For colorectal liver metastases, PET/CT detected additonal sites of disease in 43% of cases with a change in management in 17% of patients. Previous reports suggest the detection of extrahepatic disease may alter management in up to 32% of patients with longer 3 year survival rates in those undergoing curvative resection following PET/CT [3-5].
Cholangiocarcinomas may show variable FDG avidity, greater in peripheral nodular tumours than infiltrating hilar types. FDG PET/CT has greater sensitivity than CT for intrahepatic tumours and comparable sensitivity for extrahepatic lesions [6,7]. Our study detected additonal sites of disease in 35% of cases with a change in management in 13% of patients. In keeping with prior studies, FDG PET/CT is more useful for detecting distant metastases rather than local nodal disease. Again, changes in management have been reported in up to 30% of patients [8-11]
Gallbladder carcinomas are often discovered late or incidentally following cholecystectomy for benign disease. FDG PET/CT has been shown to alter management in those being considered for primary resection or re-resection in 10% of patients [10,11]. Additional sites of disease, predominantly distant metastases were found in 50% of cases in our study although this altered management in only 20% of patients. The relatively small number of patients is likely to account for the high percentage of occult disease in our study.

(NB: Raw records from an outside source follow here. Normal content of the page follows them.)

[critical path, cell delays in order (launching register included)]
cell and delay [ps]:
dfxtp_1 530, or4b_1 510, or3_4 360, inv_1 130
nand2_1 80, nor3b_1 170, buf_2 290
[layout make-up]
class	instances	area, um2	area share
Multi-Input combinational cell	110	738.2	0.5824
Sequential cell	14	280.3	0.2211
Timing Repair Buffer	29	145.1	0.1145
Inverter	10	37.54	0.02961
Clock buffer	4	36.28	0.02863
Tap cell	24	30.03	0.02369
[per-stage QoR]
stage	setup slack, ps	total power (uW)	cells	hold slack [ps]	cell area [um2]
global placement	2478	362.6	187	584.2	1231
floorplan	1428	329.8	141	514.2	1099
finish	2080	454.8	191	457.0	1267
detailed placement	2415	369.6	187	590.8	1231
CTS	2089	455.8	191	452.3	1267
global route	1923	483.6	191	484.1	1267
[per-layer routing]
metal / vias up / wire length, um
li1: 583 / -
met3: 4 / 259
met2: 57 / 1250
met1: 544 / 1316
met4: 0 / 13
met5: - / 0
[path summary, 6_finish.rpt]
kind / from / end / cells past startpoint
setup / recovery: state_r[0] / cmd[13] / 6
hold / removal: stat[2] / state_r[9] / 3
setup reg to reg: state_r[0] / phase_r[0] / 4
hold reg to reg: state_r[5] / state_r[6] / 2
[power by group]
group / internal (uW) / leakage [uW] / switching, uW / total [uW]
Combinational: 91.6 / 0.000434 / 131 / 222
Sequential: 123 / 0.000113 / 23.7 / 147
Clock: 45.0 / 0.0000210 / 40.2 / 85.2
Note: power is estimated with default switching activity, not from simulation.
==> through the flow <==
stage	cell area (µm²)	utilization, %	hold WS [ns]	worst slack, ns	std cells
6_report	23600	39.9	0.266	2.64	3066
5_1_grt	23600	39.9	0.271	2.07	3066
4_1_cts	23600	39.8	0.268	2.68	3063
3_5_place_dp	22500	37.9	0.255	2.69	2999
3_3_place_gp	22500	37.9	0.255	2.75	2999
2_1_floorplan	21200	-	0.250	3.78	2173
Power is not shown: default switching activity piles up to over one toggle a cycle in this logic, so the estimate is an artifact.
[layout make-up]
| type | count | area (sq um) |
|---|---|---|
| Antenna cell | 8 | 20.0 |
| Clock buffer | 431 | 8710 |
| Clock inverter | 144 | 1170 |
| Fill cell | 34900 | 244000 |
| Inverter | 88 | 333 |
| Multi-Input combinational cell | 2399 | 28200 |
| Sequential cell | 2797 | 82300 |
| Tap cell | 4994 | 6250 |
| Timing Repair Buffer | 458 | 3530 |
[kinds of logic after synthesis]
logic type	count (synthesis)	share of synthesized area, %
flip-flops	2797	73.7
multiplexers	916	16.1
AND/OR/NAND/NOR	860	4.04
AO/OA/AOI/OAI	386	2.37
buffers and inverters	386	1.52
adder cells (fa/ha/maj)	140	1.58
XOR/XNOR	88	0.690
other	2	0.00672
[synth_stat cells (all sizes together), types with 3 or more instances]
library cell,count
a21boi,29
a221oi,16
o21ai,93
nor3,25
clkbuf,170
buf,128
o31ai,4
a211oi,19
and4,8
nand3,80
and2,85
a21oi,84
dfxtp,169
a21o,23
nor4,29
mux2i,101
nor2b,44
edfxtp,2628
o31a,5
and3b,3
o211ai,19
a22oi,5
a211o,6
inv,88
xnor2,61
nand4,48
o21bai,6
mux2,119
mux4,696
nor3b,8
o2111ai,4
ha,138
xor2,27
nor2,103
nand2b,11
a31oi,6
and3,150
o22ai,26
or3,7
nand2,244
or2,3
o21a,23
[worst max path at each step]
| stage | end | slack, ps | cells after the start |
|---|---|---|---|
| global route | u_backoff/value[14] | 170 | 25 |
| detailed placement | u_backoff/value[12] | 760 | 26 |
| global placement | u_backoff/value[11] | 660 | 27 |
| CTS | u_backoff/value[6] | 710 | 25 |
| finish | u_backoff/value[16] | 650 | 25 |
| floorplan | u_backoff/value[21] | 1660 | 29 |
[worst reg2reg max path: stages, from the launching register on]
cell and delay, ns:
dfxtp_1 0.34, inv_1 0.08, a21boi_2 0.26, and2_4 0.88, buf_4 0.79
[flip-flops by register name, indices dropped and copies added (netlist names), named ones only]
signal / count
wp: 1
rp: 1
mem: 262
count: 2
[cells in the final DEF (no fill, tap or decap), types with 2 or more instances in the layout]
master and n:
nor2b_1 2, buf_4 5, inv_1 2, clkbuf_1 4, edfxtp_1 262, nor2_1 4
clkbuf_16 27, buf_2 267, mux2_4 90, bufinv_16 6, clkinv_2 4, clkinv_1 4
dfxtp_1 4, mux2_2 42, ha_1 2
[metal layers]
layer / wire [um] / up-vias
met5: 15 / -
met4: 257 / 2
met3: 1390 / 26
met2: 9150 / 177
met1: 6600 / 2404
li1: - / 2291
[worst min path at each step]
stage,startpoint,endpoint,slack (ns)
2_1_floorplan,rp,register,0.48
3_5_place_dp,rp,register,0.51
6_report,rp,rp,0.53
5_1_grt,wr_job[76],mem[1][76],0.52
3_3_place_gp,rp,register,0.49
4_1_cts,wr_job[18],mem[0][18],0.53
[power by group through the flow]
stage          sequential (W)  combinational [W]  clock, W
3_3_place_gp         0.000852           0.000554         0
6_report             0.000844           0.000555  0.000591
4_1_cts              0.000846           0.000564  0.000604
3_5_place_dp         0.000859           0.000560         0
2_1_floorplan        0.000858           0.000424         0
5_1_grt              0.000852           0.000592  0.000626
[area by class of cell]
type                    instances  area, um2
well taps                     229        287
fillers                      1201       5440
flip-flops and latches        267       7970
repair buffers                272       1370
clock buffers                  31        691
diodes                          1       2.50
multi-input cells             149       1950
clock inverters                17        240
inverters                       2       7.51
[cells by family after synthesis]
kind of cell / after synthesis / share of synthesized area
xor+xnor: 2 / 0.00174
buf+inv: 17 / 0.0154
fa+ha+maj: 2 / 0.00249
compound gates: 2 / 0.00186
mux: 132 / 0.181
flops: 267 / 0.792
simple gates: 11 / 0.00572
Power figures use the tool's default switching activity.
===== src/rtl/aescbc_pkg.sv =====
// Package for the AES-128 CBC cipher unit: payload structs, register indexes,
// and the AES round functions (S-box, MixColumns, key schedule step).
package aescbc_pkg;

  localparam int BlockBits = 128;
  localparam int BlockBytes = 16;
  localparam int QueueDepth = 2;

  typedef struct packed {
    logic [63:0] block_high;
    logic [63:0] block_low;
    logic [4:0]  byte_count;
    logic        last_block;
  } in_item_t;

  typedef struct packed {
    logic [63:0] out_high;
    logic [63:0] out_low;
    logic [4:0]  valid_bytes;
    logic        last_out;
  } out_item_t;

  // Classified job handed from front to back
  typedef struct packed {
    logic [127:0] data;    // already padded (encrypt) or raw ciphertext
    logic         decrypt;
    logic         last;
    logic         extra;   // encrypt: a full pad block follows
  } job_t;

  typedef enum logic [2:0] {
    REG_KEY_HIGH = 3'd0,
    REG_KEY_LOW  = 3'd1,
    REG_IV_HIGH  = 3'd2,
    REG_IV_LOW   = 3'd3,
    REG_MODE     = 3'd4
  } reg_index_t;

  typedef enum logic [1:0] {
    ST_IDLE,
    ST_ROUND,
    ST_PAD,
    ST_DONE
  } core_state_t;

  function automatic logic [7:0] sbox(input logic [7:0] a);
    logic [7:0] t [256];
    t = '{
      8'h63,8'h7c,8'h77,8'h7b,8'hf2,8'h6b,8'h6f,8'hc5,8'h30,8'h01,8'h67,8'h2b,8'hfe,8'hd7,8'hab,8'h76,
      8'hca,8'h82,8'hc9,8'h7d,8'hfa,8'h59,8'h47,8'hf0,8'had,8'hd4,8'ha2,8'haf,8'h9c,8'ha4,8'h72,8'hc0,
      8'hb7,8'hfd,8'h93,8'h26,8'h36,8'h3f,8'hf7,8'hcc,8'h34,8'ha5,8'he5,8'hf1,8'h71,8'hd8,8'h31,8'h15,
      8'h04,8'hc7,8'h23,8'hc3,8'h18,8'h96,8'h05,8'h9a,8'h07,8'h12,8'h80,8'he2,8'heb,8'h27,8'hb2,8'h75,
      8'h09,8'h83,8'h2c,8'h1a,8'h1b,8'h6e,8'h5a,8'ha0,8'h52,8'h3b,8'hd6,8'hb3,8'h29,8'he3,8'h2f,8'h84,
      8'h53,8'hd1,8'h00,8'hed,8'h20,8'hfc,8'hb1,8'h5b,8'h6a,8'hcb,8'hbe,8'h39,8'h4a,8'h4c,8'h58,8'hcf,
      8'hd0,8'hef,8'haa,8'hfb,8'h43,8'h4d,8'h33,8'h85,8'h45,8'hf9,8'h02,8'h7f,8'h50,8'h3c,8'h9f,8'ha8,
      8'h51,8'ha3,8'h40,8'h8f,8'h92,8'h9d,8'h38,8'hf5,8'hbc,8'hb6,8'hda,8'h21,8'h10,8'hff,8'hf3,8'hd2,
      8'hcd,8'h0c,8'h13,8'hec,8'h5f,8'h97,8'h44,8'h17,8'hc4,8'ha7,8'h7e,8'h3d,8'h64,8'h5d,8'h19,8'h73,
      8'h60,8'h81,8'h4f,8'hdc,8'h22,8'h2a,8'h90,8'h88,8'h46,8'hee,8'hb8,8'h14,8'hde,8'h5e,8'h0b,8'hdb,
      8'he0,8'h32,8'h3a,8'h0a,8'h49,8'h06,8'h24,8'h5c,8'hc2,8'hd3,8'hac,8'h62,8'h91,8'h95,8'he4,8'h79,
      8'he7,8'hc8,8'h37,8'h6d,8'h8d,8'hd5,8'h4e,8'ha9,8'h6c,8'h56,8'hf4,8'hea,8'h65,8'h7a,8'hae,8'h08,
      8'hba,8'h78,8'h25,8'h2e,8'h1c,8'ha6,8'hb4,8'hc6,8'he8,8'hdd,8'h74,8'h1f,8'h4b,8'hbd,8'h8b,8'h8a,
      8'h70,8'h3e,8'hb5,8'h66,8'h48,8'h03,8'hf6,8'h0e,8'h61,8'h35,8'h57,8'hb9,8'h86,8'hc1,8'h1d,8'h9e,
      8'he1,8'hf8,8'h98,8'h11,8'h69,8'hd9,8'h8e,8'h94,8'h9b,8'h1e,8'h87,8'he9,8'hce,8'h55,8'h28,8'hdf,
      8'h8c,8'ha1,8'h89,8'h0d,8'hbf,8'he6,8'h42,8'h68,8'h41,8'h99,8'h2d,8'h0f,8'hb0,8'h54,8'hbb,8'h16
    };
    return t[a];
  endfunction

  // Inverse S-box, by search over the forward table
  function automatic logic [7:0] inv_sbox(input logic [7:0] a);
    logic [7:0] r;
    r = 8'h00;
    for (int i = 0; i < 256; i++) begin
      if (sbox(8'(i)) == a) r = 8'(i);
    end
    return r;
  endfunction

  function automatic logic [7:0] xt(input logic [7:0] a);
    return {a[6:0], 1'b0} ^ (a[7] ? 8'h1b : 8'h00);
  endfunction

  // Byte i of a 128-bit state; byte 0 in the top bits
  function automatic logic [7:0] byte_at(input logic [127:0] s, input int i);
    return s[127 - 8*i -: 8];
  endfunction

  function automatic logic [127:0] sub_shift(input logic [127:0] s);
    logic [127:0] t;
    for (int c = 0; c < 4; c++)
      for (int r = 0; r < 4; r++)
        t[127 - 8*(r + 4*c) -: 8] = sbox(byte_at(s, r + 4*((c + r) & 3)));
    return t;
  endfunction

  function automatic logic [127:0] inv_sub_shift(input logic [127:0] s);
    logic [127:0] t;
    for (int c = 0; c < 4; c++)
      for (int r = 0; r < 4; r++)
        t[127 - 8*(r + 4*((c + r) & 3)) -: 8] = inv_sbox(byte_at(s, r + 4*c));
    return t;
  endfunction

  function automatic logic [127:0] mix(input logic [127:0] s);
    logic [127:0] t;
    logic [7:0] a0, a1, a2, a3, al;
    for (int c = 0; c < 4; c++) begin
      a0 = byte_at(s, 4*c); a1 = byte_at(s, 4*c+1);
      a2 = byte_at(s, 4*c+2); a3 = byte_at(s, 4*c+3);
      al = a0 ^ a1 ^ a2 ^ a3;
      t[127 - 32*c -: 8]      = a0 ^ al ^ xt(a0 ^ a1);
      t[127 - 32*c - 8 -: 8]  = a1 ^ al ^ xt(a1 ^ a2);
      t[127 - 32*c - 16 -: 8] = a2 ^ al ^ xt(a2 ^ a3);
      t[127 - 32*c - 24 -: 8] = a3 ^ al ^ xt(a3 ^ a0);
    end
    return t;
  endfunction

  // InvMixColumns as MixColumns after a pre-multiply step
  function automatic logic [127:0] inv_mix(input logic [127:0] s);
    logic [127:0] t;
    logic [7:0] a0, a1, a2, a3, u, v;
    for (int c = 0; c < 4; c++) begin
      a0 = byte_at(s, 4*c); a1 = byte_at(s, 4*c+1);
      a2 = byte_at(s, 4*c+2); a3 = byte_at(s, 4*c+3);
      u = xt(xt(a0 ^ a2));
      v = xt(xt(a1 ^ a3));
      t[127 - 32*c -: 8]      = a0 ^ u;
      t[127 - 32*c - 8 -: 8]  = a1 ^ v;
      t[127 - 32*c - 16 -: 8] = a2 ^ u;
      t[127 - 32*c - 24 -: 8] = a3 ^ v;
    end
    return mix(t);
  endfunction

  function automatic logic [127:0] key_step(input logic [127:0] k, input logic [7:0] rc);
    logic [31:0] w0, w1, w2, w3, t;
    w0 = k[127:96]; w1 = k[95:64]; w2 = k[63:32]; w3 = k[31:0];
    t = {sbox(w3[23:16]) ^ rc, sbox(w3[15:8]), sbox(w3[7:0]), sbox(w3[31:24])};
    w0 = w0 ^ t; w1 = w1 ^ w0; w2 = w2 ^ w1; w3 = w3 ^ w2;
    return {w0, w1, w2, w3};
  endfunction

  function automatic logic [7:0] rcon(input logic [3:0] r);
    logic [7:0] v;
    unique case (r)
      4'd1: v = 8'h01; 4'd2: v = 8'h02; 4'd3: v = 8'h04; 4'd4: v = 8'h08;
      4'd5: v = 8'h10; 4'd6: v = 8'h20; 4'd7: v = 8'h40; 4'd8: v = 8'h80;
      4'd9: v = 8'h1b; 4'd10: v = 8'h36;
      default: v = 8'h00;
    endcase
    return v;
  endfunction

endpackage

The limitations of using FDG PET/CT include the variable FDG avidity of some hepatobiliary tumours, the intrinsic resolution to detect small lesions and sources of false-positive PET (such as inflammatory/infective causes which require correlation with inflammatory markers).
Overall, 18F-FDG PET/CT has incremental value in detecting additional sites of occult disease in patients with hepatobiliary malignancy prior to potentially curative surgical resection and alters planned management in almost 1 in 5 patients.